Thanks for visiting So what can I do, Jan. I hope you'll stop by again soon.

lauxa said...

I checked out the urban hitchhiker site, but it looks like it has a long way to go. The most frustrating thing is that there is no record of when the trip post was made or when the trip will take place. Doesn't look like it is getting much traffic, either, and far more hitchhikers than drivers. Nice idea, but not usable yet.

Karama said...

Thanks for the review, Lauxa. Hopefully, as more folks register the service will become more useful. In the meantime, you can still arrange carpools, use transit, bike or walk to your destination.

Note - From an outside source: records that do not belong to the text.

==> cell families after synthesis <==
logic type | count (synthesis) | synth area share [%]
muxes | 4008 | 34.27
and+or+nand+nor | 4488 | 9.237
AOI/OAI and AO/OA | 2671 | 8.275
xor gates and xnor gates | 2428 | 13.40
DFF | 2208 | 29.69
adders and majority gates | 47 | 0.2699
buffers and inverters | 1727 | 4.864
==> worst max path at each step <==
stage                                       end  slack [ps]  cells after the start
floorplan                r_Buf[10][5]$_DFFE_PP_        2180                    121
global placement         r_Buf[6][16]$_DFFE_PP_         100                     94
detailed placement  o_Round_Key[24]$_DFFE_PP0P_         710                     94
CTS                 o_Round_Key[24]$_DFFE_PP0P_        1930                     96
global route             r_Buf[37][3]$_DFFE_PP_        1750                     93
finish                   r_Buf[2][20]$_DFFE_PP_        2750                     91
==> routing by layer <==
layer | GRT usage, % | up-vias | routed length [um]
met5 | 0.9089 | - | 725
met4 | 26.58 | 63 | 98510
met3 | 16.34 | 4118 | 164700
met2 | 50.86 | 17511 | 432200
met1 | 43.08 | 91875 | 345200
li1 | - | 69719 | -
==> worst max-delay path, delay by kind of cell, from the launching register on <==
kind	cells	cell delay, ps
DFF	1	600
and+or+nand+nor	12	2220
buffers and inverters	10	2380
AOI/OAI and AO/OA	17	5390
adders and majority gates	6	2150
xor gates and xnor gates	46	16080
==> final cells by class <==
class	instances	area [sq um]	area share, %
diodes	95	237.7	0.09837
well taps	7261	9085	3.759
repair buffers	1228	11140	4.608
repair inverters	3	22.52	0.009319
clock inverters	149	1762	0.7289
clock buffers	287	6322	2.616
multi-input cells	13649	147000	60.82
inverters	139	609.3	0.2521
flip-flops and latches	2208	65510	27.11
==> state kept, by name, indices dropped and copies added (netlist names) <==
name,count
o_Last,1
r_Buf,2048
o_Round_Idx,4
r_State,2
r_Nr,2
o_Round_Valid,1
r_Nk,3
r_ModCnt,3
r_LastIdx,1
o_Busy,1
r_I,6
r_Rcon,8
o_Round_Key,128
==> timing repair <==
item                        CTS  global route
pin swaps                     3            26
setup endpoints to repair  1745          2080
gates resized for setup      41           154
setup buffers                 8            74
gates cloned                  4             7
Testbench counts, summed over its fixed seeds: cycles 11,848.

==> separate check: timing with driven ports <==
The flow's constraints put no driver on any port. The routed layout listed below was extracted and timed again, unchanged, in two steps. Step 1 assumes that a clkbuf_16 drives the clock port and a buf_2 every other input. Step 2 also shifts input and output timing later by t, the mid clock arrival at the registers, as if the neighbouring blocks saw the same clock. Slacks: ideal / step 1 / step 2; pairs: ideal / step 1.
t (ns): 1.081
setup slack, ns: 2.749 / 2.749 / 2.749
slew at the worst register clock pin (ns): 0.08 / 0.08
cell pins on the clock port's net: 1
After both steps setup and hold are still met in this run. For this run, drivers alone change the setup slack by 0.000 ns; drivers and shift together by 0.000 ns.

Thanks for visiting So what can I do, Lauxa. I hope you liked what you found and will return often. Spread the word!

Michael said...

You might also want to consider looking into additional opportunities in the field of ride and car sharing.

If you're going to festivals or conferences, SpaceShare builds custom ride-sharing systems. Encourage festivals, conferences or other events to use their system to share rides at SpaceShare and you'll get a ride from neighbors who like the same music or go to the same conferences as you. If you ask a conference/festival to have a rideshare system, with one call you might help dozens or hundreds of people skip a drive.

For city-to-city carpooling, sites like craigslist and erideshare.com can also be practical no matter where you live in the world or US.

You can also look into car sharing programs, if you are a resident, in places like San Francisco with companies and organizations like Flexcar and City carshare. Other major US and European cities have similar schemes.

It really seems greening up transportation isn't that hard...

Karama said...

You're right, Michael, it isn't that hard. Thanks for your comment and for the additional resources. I hope you enjoyed your visit to So what can I do. Please stop by again soon, and spread the word.